When I worked in communications for an international airline, I remember a tour behind the scenes at a Heathrow passenger terminal and seeing heaps of suitcases and bags piled up.

Sometimes I imagine there are similar heaps of press releases which haven’t reached their intended destination or were not clearly labelled.

Where do press releases go?

If you send a press release to ‘the editor’ or not addressed to a specific individual at a publication, you can expect it to land on a heap somewhere.

Press releases sometimes get passed from one journalist to another at a publication with comments such as ‘any use?’ attached.

Is that the response you want when it’s taken hours or days to get information, obtain a quote from a customer and get them to approve the release, met with your PR consultant and paid them to write and distribute your press release?

How much has ‘any use?’ cost you?

Does this really happen?
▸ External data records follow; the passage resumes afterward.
fjord:
// alu16
module alu16(CK, reset, start, instruction, inputR1, inputR2, outputR, busy, done);
Size: ~1900 cells after synthesis, roughly 56 I/O pins.
export LEC_CHECK = 0
export CAP_MARGIN = 20
export CORE_MARGIN = 2
export CORE_UTILIZATION = 71
export CTS_CLUSTER_SIZE = 21
export PLACE_DENSITY_LB_ADDON = 0.28
export SLEW_MARGIN = 30
create_clock -name core_clock -period 6.24 [get_ports {CK}]
run.sh (not shown) runs the stock make flow with config.mk's settings and CLKGATE_MAP_FILE=.
fjord: it failed during global routing, and the tool reported GRT-0232.
### fjord -> zinc
- PLACE_DENSITY_LB_ADDON: 0.28 -> unset
- CORE_UTILIZATION: 71 -> 65
- SLEW_MARGIN: 30 -> 20
- CTS_CLUSTER_SIZE: 21 -> unset
- the clock period (ns, I/O delays scaled along): 6.24 -> 6.12
[summary]
No crash in zinc: every stage finished, but the layout fails its final checks due to setup timing.
In zinc the die extent in y turned out 4.4% higher than in fjord.
From fjord to zinc the numbers moved as follows: core utilization before placement lower, post-cts repair resize count higher.
Detailed-placement wirelength estimate of fjord is on par with zinc.

* * *

The RTL this note starts from:
==> flow/design.v <==
module and4(in1, in2, out);
	input [3:0] in1, in2;
	output[3:0] out;
	and a1(out[0], in1[0], in2[0]);
	and a2(out[1], in1[1], in2[1]);
	and a3(out[2], in1[2], in2[2]);
	and a4(out[3], in1[3], in2[3]);
endmodule
module and16(in1, in2, out);
	input [15:0] in1, in2;
	output[15:0] out;
	and4 a11(.in1(in1[3:0]), .in2(in2[3:0]), .out(out[3:0]));
	and4 a12(.in1(in1[7:4]), .in2(in2[7:4]), .out(out[7:4]));
	and4 a13(.in1(in1[11:8]), .in2(in2[11:8]), .out(out[11:8]));
	and4 a14(.in1(in1[15:12]), .in2(in2[15:12]), .out(out[15:12]));
endmodule
module or4(in1, in2, out);
	input [3:0] in1, in2;
	output[3:0] out;
	or a1(out[0], in1[0], in2[0]);
	or a2(out[1], in1[1], in2[1]);
	or a3(out[2], in1[2], in2[2]);
	or a4(out[3], in1[3], in2[3]);
endmodule
module or16(in1, in2, out);
	input [15:0] in1, in2;
	output[15:0] out;
	or4 a11(.in1(in1[3:0]), .in2(in2[3:0]), .out(out[3:0]));
	or4 a12(.in1(in1[7:4]), .in2(in2[7:4]), .out(out[7:4]));
	or4 a13(.in1(in1[11:8]), .in2(in2[11:8]), .out(out[11:8]));
	or4 a14(.in1(in1[15:12]), .in2(in2[15:12]), .out(out[15:12]));
endmodule
module complent(in, go, CK, reset, out, busy, fin);
	input  [15:0] in;
	input  go;
	input  CK, reset;
	output reg [15:0] out;
	output reg busy;
	output reg fin;
	reg [15:0] m;
	reg [15:0] o, mm, c;
	always@(posedge CK) begin
		if(reset) begin
			busy <= 1'b0;
			fin  <= 1'b0;
		end
		else begin
			fin <= 1'b0;
			if(busy == 1'b0) begin
				if(go) begin
					o  = 16'hffff ^ in;
					mm = 16'h0001;
					c  = o & mm;
					o  = o ^ mm;
					mm = c << 1;
					out  <= o;
					m    <= mm;
					busy <= 1'b1;
				end
			end
			else if(m == 16'h0000) begin
				busy <= 1'b0;
				fin  <= 1'b1;
			end
			else begin
				out <= out ^ m;
				m   <= (out & m) << 1;
			end
		end
	end
endmodule
module adder(in1, in2, go, CK, reset, out, busy, fin);
	input [15:0] in1, in2;
	input go;
	input CK, reset;
	output reg [15:0] out;
	output reg busy;
	output reg fin;
	reg [15:0] cc;
	reg [15:0] o, c, m;
	always@(posedge CK) begin
		if(reset) begin
			busy <= 1'b0;
			fin  <= 1'b0;
		end
		else begin
			fin <= 1'b0;
			if(busy == 1'b0) begin
				if(go) begin
					o = in1 ^ in2;
					c = in1 & in2;
					c = c << 1;
					if(c == 16'h0000) begin
						busy <= 1'b0;
						fin  <= 1'b1;
					end
					else begin
						m = o & c;
						o = o ^ c;
						c = m << 1;
						busy <= 1'b1;
					end
					out <= o;
					cc  <= c;
				end
			end
			else if(cc == 16'h0000) begin
				busy <= 1'b0;
				fin  <= 1'b1;
			end
			else begin
				out <= out ^ cc;
				cc  <= (out & cc) << 1;
			end
		end
	end
endmodule
module muler(in1, in2, go, CK, reset, out, busy, fin);
	input		[15:0] in1, in2;
	input		go;
	input  		CK, reset;
	output reg	[15:0] out;
	output reg  busy;
	output reg  fin;
	reg[15:0] m1, m2;
	reg[15:0] a1, a2, o;
	always @(posedge CK) begin
		if(reset) begin
			busy <= 1'b0;
			fin  <= 1'b0;
		end
		else begin
			fin <= 1'b0;
			if(busy == 1'b0 && go == 1'b0) begin
			end
			else begin
				if(busy == 1'b0) begin
					a1 = in1;
					a2 = in2;
					o  = 16'h0000;
				end
				else begin
					a1 = m1;
					a2 = m2;
					o  = out;
				end
				if(a2[0] == 1'b1)
					o = o + a1;
				a1 = a1 << 1;
				a2 = a2 >> 1;
				m1  <= a1;
				m2  <= a2;
				out <= o;
				if(a2 == 16'h0000) begin
					busy <= 1'b0;
					fin  <= 1'b1;
				end
				else
					busy <= 1'b1;
			end
		end
	end
endmodule
module diver(in1, in2, go, CK, reset, reminder, quotient, busy, fin);
	input [15:0] in1, in2;
	input go;
	input CK, reset;
	output reg [15:0] reminder, quotient;
	output reg busy;
	output reg fin;
	reg [31:0] m1, m2;
	reg [15:0] divisor;
	reg [4:0]  cnt;
	reg [31:0] t1, t2;
	reg [15:0] d;
	reg [4:0]  n;
	always @(posedge CK) begin
		if(reset) begin
			busy <= 1'b0;
			fin  <= 1'b0;
		end
		else begin
			fin <= 1'b0;
			if(busy == 1'b0 && go == 1'b0) begin
			end
			else begin
				if(busy == 1'b0) begin
					t1 = {16'h0000, in1};
					t2 = {in2, 16'h0000};
					d  = in2;
					n  = 5'b00000;
				end
				else begin
					t1 = m1;
					t2 = m2;
					d  = divisor;
					n  = cnt;
				end
				if(n < 5'b10001) begin
					if(t1[31:16] >= d)
						t1 = t1 - t2 + 1'b1;
					t1 = t1 << 1;
					n  = n + 1'b1;
					busy <= 1'b1;
				end
				else begin
					busy <= 1'b0;
					fin  <= 1'b1;
				end
				if(n == 5'b10000) begin
					if(t1[31:16] >= d)
						t1 = t1 - t2 + 1'b1;
					reminder <= t1[31:16];
					quotient <= t1[15:0];
				end
				m1      <= t1;
				m2      <= t2;
				divisor <= d;
				cnt     <= n;
			end
		end
	end
endmodule
module mux3to8(in, in1, in2, in3, in4, in5, in6, in7, select, out);
	input [15:0] in, in1, in2, in3, in4, in5, in6, in7;
	input [2:0]  select;
	output reg [15:0] out;
	always @(*) begin
		case(select)
			3'b000:out = in;
			3'b001:out = in1;
			3'b010:out = in2;
			3'b011:out = in3;
			3'b100:out = in4;
			3'b101:out = in5;
			3'b110:out = in6;
			3'b111:out = in7;
		endcase
	end
endmodule
module alu16(CK, reset, start, instruction, inputR1, inputR2, outputR, busy, done);
	input [15:0] inputR1, inputR2;
	input [2:0] instruction;
	input CK, reset, start;
	output[15:0] outputR;
	output busy;
	output done;
	reg  [2:0]  op;
	reg  [15:0] out5, out6;
	reg         finL;
	wire [3:0]  busyL;
	wire [3:0]  finU;
	wire        go;
	wire  [15:0] out, out1, out2, out3, out4, and_o, or_o;
	assign go = start & ~busy;
	adder add(
		.in1(inputR1),
		.in2(inputR2),
		.go(go & (instruction == 3'b000)),
		.CK(CK),
		.reset(reset),
		.out(out),
		.busy(busyL[0]),
		.fin(finU[0])
	);
	complent com(
		.in(inputR1),
		.go(go & (instruction == 3'b001)),
		.CK(CK),
		.reset(reset),
		.out(out1),
		.busy(busyL[1]),
		.fin(finU[1])
	);
	muler mul(
		.in1(inputR1),
		.in2(inputR2),
		.go(go & (instruction == 3'b010)),
		.CK(CK),
		.reset(reset),
		.out(out2),
		.busy(busyL[2]),
		.fin(finU[2])
	);
	diver div(
		.in1(inputR1),
		.in2(inputR2),
		.go(go & ((instruction == 3'b011) | (instruction == 3'b100))),
		.CK(CK),
		.reset(reset),
		.reminder(out3),
		.quotient(out4),
		.busy(busyL[3]),
		.fin(finU[3])
	);
	and16 and1(inputR1, inputR2, and_o);
	or16 or1(inputR1, inputR2, or_o);
	mux3to8 outp(
		.in(out),
		.in1(out1),
		.in2(out2),
		.in3(out3),
		.in4(out4),
		.in5(out5),
		.in6(out6),
		.in7(16'h0000),
		.select(op),
		.out(outputR)
	);
	always @(posedge CK) begin
		if(reset) begin
			finL <= 1'b0;
		end
		else begin
			finL <= go & ((instruction == 3'b101) | (instruction == 3'b110) | (instruction == 3'b111));
			if(go) begin
				op   <= instruction;
				out5 <= and_o;
				out6 <= or_o;
			end
		end
	end
	assign busy = busyL[0] | busyL[1] | busyL[2] | busyL[3];
	assign done = finL | finU[0] | finU[1] | finU[2] | finU[3];
endmodule
==> flow/config.mk <==
export PLATFORM = sky130hd
export DESIGN_NAME = alu16
export DESIGN_NICKNAME = alu16
export VERILOG_FILES = /design/flow/design.v
export SDC_FILE = /design/flow/constraint.sdc
export NUM_CORES = 4
export LEC_CHECK = 0
export CAP_MARGIN = 20
export CORE_MARGIN = 2
export CORE_UTILIZATION = 72
export CTS_CLUSTER_SIZE = 14
export PLACE_DENSITY_LB_ADDON = 0.28
export SLEW_MARGIN = 30
==> flow/constraint.sdc <==
create_clock -name core_clock -period 6.24 [get_ports {CK}]
set_input_delay 1.2480 -clock core_clock [delete_from_list [all_inputs] [get_ports {CK}]]
set_output_delay 1.2480 -clock core_clock [all_outputs]
set_load 0.01 [all_outputs]
The baseline did not get past global routing, error GRT-0232.
==> next run, changes <==
CTS_CLUSTER_DIAMETER = 191   (was not set)
CTS_CLUSTER_SIZE = 97   (was 14)
PLACE_DENSITY_LB_ADDON = not set   (was 0.28)
SLEW_MARGIN = 20   (was 30)
clock period = 5.5 ns   (was 6.24 ns; I/O delays follow)
After rerunning:
- The changed run failed in global routing with GRT-0116
- synthesized cell count does not change
- die size stays the same
- synthesized area does not change
==> next run, changes <==
CTS_CLUSTER_DIAMETER = not set   (was 191)
CTS_CLUSTER_SIZE = 19   (was 97)
PLACE_DENSITY_LB_ADDON = 0.27   (was not set)
clock period = 6.12 ns   (was 5.5 ns; I/O delays follow)
Result:
- The new run ended with an error in global routing, error GRT-0116
- area after synthesis stays the same
- die area does not change
- synthesized cell count stays the same
==> next run, changes <==
CTS_CLUSTER_DIAMETER = 232   (was not set)
CTS_CLUSTER_SIZE = 95   (was 19)
PLACE_DENSITY = 0.36   (was not set)
PLACE_DENSITY_LB_ADDON = not set   (was 0.27)
clock period = 3.01 ns   (was 6.12 ns; I/O delays follow)
After rerunning: The new run died in clock tree synthesis (DPL-0038). Die size is unchanged. Synthesized cell count stays the same. Synthesized area stays the same.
Yes.

Is it your lucky day?

With luck, press releases do reach the appropriate journalist. I always take a look at press releases passed to me, even if I wince at their content and decide not to use them.

I suspect that many more end up on the ‘discarded’ heap.

This is a shame, considering the work, resources and time that have gone into producing them, especially when a little research and targeting could have prevented this.

It’s useful to keep the image of lost baggage in your mind when distributing press releases and, just as when you jet off on your hard-earned holiday, think: destination.